Segment Start: Task input

`src/rtl/imem_load_ctrl.sv`:
```
// Instruction-RAM owner: fills the RAM from a byte-serial loader stream and
// zero-pads the rest. It then serves fetch-stage reads while the core runs.
module imem_load_ctrl #(
    parameter int NUM_INST = 128,
    parameter int ADDR_W   = $clog2(NUM_INST)
) (
    input  logic              clk,
    input  logic              rst,
    input  logic              ld_start,
    input  logic              ld_valid,
    input  logic [7:0]        ld_byte,
    input  logic              ld_last,
    output logic              ld_ready,
    output logic              core_stall,
    output logic              load_done,
    output logic              err_overflow,
    input  logic [31:0]       pc,
    input  logic              fetch_req,
    output logic [31:0]       instruction,
    output logic              inst_valid,
    output logic              misaligned,
    output logic [ADDR_W-1:0] mem_addr,
    output logic              mem_we,
    output logic [31:0]       mem_wdata,
    output logic              mem_re,
    input  logic [31:0]       mem_rdata
);

    typedef enum logic [1:0] {S_LOAD, S_DRAIN, S_FILL, S_RUN} state_t;

    localparam logic [ADDR_W:0] LAST_WORD = (ADDR_W+1)'(NUM_INST - 1);
    localparam logic [ADDR_W:0] FULL_CNT  = (ADDR_W+1)'(NUM_INST);

    state_t              state_q, state_d;
    logic [1:0]          byte_cnt_q, byte_cnt_d;
    logic [ADDR_W:0]     word_cnt_q, word_cnt_d;
    logic [31:0]         asm_q, asm_d;
    logic                wr_pend_q, wr_pend_d;
    logic [ADDR_W-1:0]   wr_addr_q, wr_addr_d;
    logic [31:0]         wr_data_q, wr_data_d;
    logic                err_q, err_d;
    logic                load_done_q, load_done_d;
    logic                rd_pend_q, rd_pend_d;
    logic                oor_pend_q, oor_pend_d;
    logic                mis_q, mis_d;
    logic [31:0]         hold_q, hold_d;

    logic                hs;
    logic                in_range;
    logic [31:0]         byte_word;

    assign ld_ready   = (state_q == S_LOAD) || (state_q == S_DRAIN);
    assign core_stall = (state_q != S_RUN);
    assign hs         = ld_valid && ld_ready;
    assign in_range   = (pc[31:2] < 30'(NUM_INST));

    always_comb begin
        byte_word = asm_q;
        byte_word[{byte_cnt_q, 3'b000} +: 8] = ld_byte;
    end

    always_comb begin
        state_d     = state_q;
        byte_cnt_d  = byte_cnt_q;
        word_cnt_d  = word_cnt_q;
        asm_d       = asm_q;
        wr_pend_d   = 1'b0;
        wr_addr_d   = wr_addr_q;
        wr_data_d   = wr_data_q;
        err_d       = err_q;
        rd_pend_d   = 1'b0;
        oor_pend_d  = 1'b0;
        mis_d       = 1'b0;
        hold_d      = hold_q;

        if (rd_pend_q) begin
            hold_d = mem_rdata;
        end else if (oor_pend_q) begin
            hold_d = 32'b0;
        end

        case (state_q)
            S_LOAD: begin
                if (hs) begin
                    if (ld_last || byte_cnt_q == 2'd3) begin
                        // Word complete (or flushed by ld_last): queue the write
                        // for next cycle so assembly of the next word continues.
                        wr_pend_d  = 1'b1;
                        wr_addr_d  = word_cnt_q[ADDR_W-1:0];
                        wr_data_d  = byte_word;
                        word_cnt_d = word_cnt_q + 1'b1;
                        asm_d      = 32'b0;
                        byte_cnt_d = 2'd0;
                        if (ld_last) begin
                            state_d = S_FILL;
                        end else if (word_cnt_q == LAST_WORD) begin
                            state_d = S_DRAIN;
                        end
                    end else begin
                        asm_d      = byte_word;
                        byte_cnt_d = byte_cnt_q + 2'd1;
                    end
                end
            end
            S_DRAIN: begin
                if (hs) begin
                    err_d = 1'b1;
                    if (ld_last) begin
                        state_d = S_RUN;
                    end
                end
            end
            S_FILL: begin
                // The flushed partial word occupies the first FILL cycle.
                if (wr_pend_q) begin
                    if (word_cnt_q == FULL_CNT) begin
                        state_d = S_RUN;
                    end
                end else begin
                    word_cnt_d = word_cnt_q + 1'b1;
                    if (word_cnt_q == LAST_WORD) begin
                        state_d = S_RUN;
                    end
                end
            end
            default: begin
                if (ld_start) begin
                    state_d    = S_LOAD;
                    byte_cnt_d = 2'd0;
                    word_cnt_d = '0;
                    asm_d      = 32'b0;
                    err_d      = 1'b0;
                end else if (fetch_req) begin
                    rd_pend_d  = in_range;
                    oor_pend_d = !in_range;
                    mis_d      = (pc[1:0] != 2'b00);
                end
            end
        endcase

        load_done_d = (state_d == S_RUN) && (state_q != S_RUN);
    end

    always_ff @(posedge clk or posedge rst) begin
        if (rst) begin
            state_q     <= S_LOAD;
            byte_cnt_q  <= 2'd0;
            word_cnt_q  <= '0;
            asm_q       <= 32'b0;
            wr_pend_q   <= 1'b0;
            wr_addr_q   <= '0;
            wr_data_q   <= 32'b0;
            err_q       <= 1'b0;
            load_done_q <= 1'b0;
            rd_pend_q   <= 1'b0;
            oor_pend_q  <= 1'b0;
            mis_q       <= 1'b0;
            hold_q      <= 32'b0;
        end else begin
            state_q     <= state_d;
            byte_cnt_q  <= byte_cnt_d;
            word_cnt_q  <= word_cnt_d;
            asm_q       <= asm_d;
            wr_pend_q   <= wr_pend_d;
            wr_addr_q   <= wr_addr_d;
            wr_data_q   <= wr_data_d;
            err_q       <= err_d;
            load_done_q <= load_done_d;
            rd_pend_q   <= rd_pend_d;
            oor_pend_q  <= oor_pend_d;
            mis_q       <= mis_d;
            hold_q      <= hold_d;
        end
    end

    always_comb begin
        mem_re = (state_q == S_RUN) && fetch_req && in_range;
        mem_we = wr_pend_q || (state_q == S_FILL);
        if (state_q == S_RUN) begin
            mem_addr = pc[ADDR_W+1:2];
        end else if (wr_pend_q) begin
            mem_addr = wr_addr_q;
        end else if (state_q == S_FILL) begin
            mem_addr = word_cnt_q[ADDR_W-1:0];
        end else begin
            mem_addr = '0;
        end
    end

    assign mem_wdata    = wr_pend_q ? wr_data_q : 32'b0;
    assign instruction  = rd_pend_q ? mem_rdata : (oor_pend_q ? 32'b0 : hold_q);
    assign inst_valid   = rd_pend_q || oor_pend_q;
    assign misaligned   = mis_q;
    assign load_done    = load_done_q;
    assign err_overflow = err_q;

endmodule

```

Segment End: Task input

Assigned task :: Return every line above where "misaligned" appears.

Exercise output ::
    output logic              misaligned,
    assign misaligned   = mis_q;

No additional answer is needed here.